When I first got my hands on the Jetson Orin Nano, I was excited to dive into Edge AI development. But the installation turned out to be more of a journey than I expected. Not to blame only the process, but my current setup: A Intel Core i5-3570K quad-core desktop processor from Intel’s Ivy Bridge generation, released in 2012.

Despite being a decent machine (was given to me by my neighbour, as he moved overseas) features a base clock speed of 3.4 GHz and a maximum turbo frequency of up to 3.8 GHz, brought what I thought was some limitations, that ended up being something else… Not always blame the oldies!

Sharing here what was my process of getting jetson orin nano set, so hopefully you won’t fall on the same traps!


Components Used

  • Jetson Orin Nano Developer Kit
  • Samsung 970 Evo Plus NVMe SSD (500GB)
  • Official NVIDIA 5V/4A Power Supply
  • HDMI Monitor, USB Keyboard & Mouse
  • Debian and then… Ubuntu 20.04 Laptop for flashing
  • USB-C Data Cable (important!)
  • (Initially tried): microSD card

Attempt 1: Boot from SD Card — Fail

For booting you must set the board in recovery mode, you must place a jumper between the FC REC and GND pins. depending on your board revision, the relevant pins are typically labeled as FC REC (Force Recovery) and GND (Ground), in the case of my board are 5 and 7

Jetson Board

My first try was to boot from a microSD card, as I did not want to connect the board to my oldie PC. I flashed the JetPack image using balenaEtcher, inserted it, powered on… and nothing.

  • No HDMI output
  • No boot sequence
  • No visible error

Turns out SD boot on the Orin Nano isn’t always enabled by default, so I did enabledt the UEFI settings to change boot order.

Flashed the ISO on the SD card using dd on my desktop machine, but it never worked as shown on the video below.

I ditched the SD method and moved on to NVMe.


Attempt 2: Flashing from Debian — Fail

The only reason I wanted to avoid this method, was because I dislike to install software that I do not strictly need. I do run old hardware by personal choice, always try to optimise my resources and not just buy out every few months yet another fancy box. Most of the time, old hardware just do the trick.

I use Debian on my main Desktop and assumed SDK Manager would “just work”, surprise… it didn’t.

  • GUI crashed on launch (but hey! at least was clear on the reason: Linux Version Unssupported)
  • Missing package dependencies
  • USB devices not detected properly (I will expand on this later)

Lesson learned: SDK Manager is officially supported only on Ubuntu (18.04, 20.04, 22.04) - Yes, they are not just … saying. I installed Ubuntu 20.04 on a VM using VirtualBox Moving forward


Attempt 3: Glitchy USB on VirtualBox

With Ubuntu running on my VM set up and SDK Manager running, Jetson was detected, which made me happy, however, there was another surprise awaiting.

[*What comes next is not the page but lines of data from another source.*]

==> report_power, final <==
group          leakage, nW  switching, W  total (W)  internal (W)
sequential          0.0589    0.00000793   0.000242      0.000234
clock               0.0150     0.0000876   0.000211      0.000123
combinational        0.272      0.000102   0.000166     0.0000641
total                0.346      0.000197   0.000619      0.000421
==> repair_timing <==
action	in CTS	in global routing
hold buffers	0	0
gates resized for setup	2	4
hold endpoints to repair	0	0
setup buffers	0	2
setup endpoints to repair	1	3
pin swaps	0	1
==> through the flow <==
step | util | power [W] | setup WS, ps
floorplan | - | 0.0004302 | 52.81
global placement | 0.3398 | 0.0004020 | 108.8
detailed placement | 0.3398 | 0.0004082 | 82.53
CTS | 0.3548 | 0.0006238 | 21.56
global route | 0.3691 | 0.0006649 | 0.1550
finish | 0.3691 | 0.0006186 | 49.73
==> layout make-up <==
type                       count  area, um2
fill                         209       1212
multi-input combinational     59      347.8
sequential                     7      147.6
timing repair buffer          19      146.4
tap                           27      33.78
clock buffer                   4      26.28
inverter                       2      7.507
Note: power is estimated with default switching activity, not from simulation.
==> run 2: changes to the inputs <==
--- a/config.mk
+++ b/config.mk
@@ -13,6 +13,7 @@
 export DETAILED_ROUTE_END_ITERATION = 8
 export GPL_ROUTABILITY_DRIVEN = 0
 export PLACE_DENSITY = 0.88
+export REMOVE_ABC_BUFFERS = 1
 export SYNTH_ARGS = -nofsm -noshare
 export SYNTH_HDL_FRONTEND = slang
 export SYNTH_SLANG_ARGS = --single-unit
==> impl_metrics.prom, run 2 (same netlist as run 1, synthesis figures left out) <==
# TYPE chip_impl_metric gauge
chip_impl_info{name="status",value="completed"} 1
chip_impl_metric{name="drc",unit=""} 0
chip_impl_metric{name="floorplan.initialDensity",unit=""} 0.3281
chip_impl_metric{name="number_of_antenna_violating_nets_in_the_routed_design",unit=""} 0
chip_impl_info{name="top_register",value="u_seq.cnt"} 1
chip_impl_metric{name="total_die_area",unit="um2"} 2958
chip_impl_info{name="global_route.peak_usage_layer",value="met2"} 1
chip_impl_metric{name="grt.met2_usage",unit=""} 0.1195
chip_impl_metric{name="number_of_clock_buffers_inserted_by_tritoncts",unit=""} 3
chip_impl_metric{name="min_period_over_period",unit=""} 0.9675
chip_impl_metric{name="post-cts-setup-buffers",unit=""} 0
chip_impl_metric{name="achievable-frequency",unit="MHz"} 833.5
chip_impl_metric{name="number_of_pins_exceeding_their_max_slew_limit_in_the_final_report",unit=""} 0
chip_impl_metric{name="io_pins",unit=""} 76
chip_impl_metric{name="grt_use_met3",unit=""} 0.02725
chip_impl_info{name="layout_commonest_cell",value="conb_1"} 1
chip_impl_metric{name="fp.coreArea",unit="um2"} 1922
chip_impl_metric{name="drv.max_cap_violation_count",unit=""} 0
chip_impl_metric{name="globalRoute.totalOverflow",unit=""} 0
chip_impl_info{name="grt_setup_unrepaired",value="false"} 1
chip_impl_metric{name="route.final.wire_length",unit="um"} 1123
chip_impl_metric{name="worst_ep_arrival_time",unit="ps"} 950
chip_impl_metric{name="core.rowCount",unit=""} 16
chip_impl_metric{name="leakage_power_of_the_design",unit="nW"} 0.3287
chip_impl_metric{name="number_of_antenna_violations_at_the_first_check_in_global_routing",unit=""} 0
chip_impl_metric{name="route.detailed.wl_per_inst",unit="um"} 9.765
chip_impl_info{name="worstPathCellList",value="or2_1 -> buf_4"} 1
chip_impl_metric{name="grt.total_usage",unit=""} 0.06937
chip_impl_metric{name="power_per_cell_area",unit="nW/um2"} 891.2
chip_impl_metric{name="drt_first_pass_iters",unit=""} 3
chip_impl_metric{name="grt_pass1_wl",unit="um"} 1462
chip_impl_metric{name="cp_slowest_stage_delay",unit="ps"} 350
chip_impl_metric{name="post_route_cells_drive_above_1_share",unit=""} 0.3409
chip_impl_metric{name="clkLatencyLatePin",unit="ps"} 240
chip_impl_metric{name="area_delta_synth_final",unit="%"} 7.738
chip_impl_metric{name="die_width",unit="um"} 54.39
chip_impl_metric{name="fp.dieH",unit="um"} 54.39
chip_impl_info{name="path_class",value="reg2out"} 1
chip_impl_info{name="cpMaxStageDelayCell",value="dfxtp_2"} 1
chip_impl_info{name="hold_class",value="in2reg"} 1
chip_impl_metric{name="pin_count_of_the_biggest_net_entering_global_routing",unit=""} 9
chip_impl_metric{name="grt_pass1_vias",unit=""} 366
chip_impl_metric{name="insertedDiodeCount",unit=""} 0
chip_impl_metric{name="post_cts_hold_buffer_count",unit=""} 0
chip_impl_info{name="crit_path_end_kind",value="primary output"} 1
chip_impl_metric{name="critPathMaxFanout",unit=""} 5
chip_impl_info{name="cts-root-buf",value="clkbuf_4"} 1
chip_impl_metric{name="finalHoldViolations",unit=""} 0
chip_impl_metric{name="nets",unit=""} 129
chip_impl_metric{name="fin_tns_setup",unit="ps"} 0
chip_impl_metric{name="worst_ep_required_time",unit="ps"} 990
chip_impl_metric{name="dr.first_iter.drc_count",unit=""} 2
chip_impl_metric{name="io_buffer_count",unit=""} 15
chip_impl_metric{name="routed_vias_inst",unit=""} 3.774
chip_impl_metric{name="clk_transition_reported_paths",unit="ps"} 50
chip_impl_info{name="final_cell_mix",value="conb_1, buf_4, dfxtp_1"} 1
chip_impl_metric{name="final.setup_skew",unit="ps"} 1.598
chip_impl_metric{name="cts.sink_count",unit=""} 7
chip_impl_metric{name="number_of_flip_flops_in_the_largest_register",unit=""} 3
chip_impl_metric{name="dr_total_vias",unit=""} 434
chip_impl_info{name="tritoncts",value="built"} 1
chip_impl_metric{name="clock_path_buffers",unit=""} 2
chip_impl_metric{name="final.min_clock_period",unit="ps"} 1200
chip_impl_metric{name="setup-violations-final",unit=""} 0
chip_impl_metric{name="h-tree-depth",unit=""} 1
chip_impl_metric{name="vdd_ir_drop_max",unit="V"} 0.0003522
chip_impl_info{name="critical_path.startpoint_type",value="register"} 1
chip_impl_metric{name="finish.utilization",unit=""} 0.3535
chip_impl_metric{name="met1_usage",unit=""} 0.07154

After the SDK download all the necessary packages (CUDA et al) and doing some expansions on drive space, I was ready to flash to my Jetson Orin Nano.

However, when flashing started after a few minutes, the whole process crashed, reporting problem with USB! Okay, my mistake, it was wrong type of USB - 2.0 - fixing that was quick and add another reboot.

However, it did not fix the issue as the USB emulation seemed not to be good enough - I did run some throughtput tests and I indeed could see glitches and drops on the bandwitdh.

Orin USB Error 1

I did not have a proper solution for this. The frustrating part was that lsusb showed NVIDIA Corp. APX, (the detection of the device), but probably the SDK have some healthchecks in place that detect anomalies on the flashing. IMO, transfer drops are more than a valid scenario and I still do not understand why NVIDIA can’t manage this gracefully. Anyhow, got a to a halt with my VM strategy.


Flashing + Booting from NVMe

With sadness, I proceeded to install a physical ubuntu on my desktop. Not I have anything against ubuntu, but debian just works for me and I feel the pain of installing yet another OS for just flashing the NVMe. I did forgot however, that ubuntu respects the previous operating system, so that made my journey easier, I would have another GRUB entry and less drive space, but is better than overwrting with Debian.

All went smooth after that.

After flashing, I connected the display and powered on. Success! The JetPack GUI loaded and I set up the basics.

I did boot my Jetson ORIN nano this time directly from the NVMe and everything went smooth after that!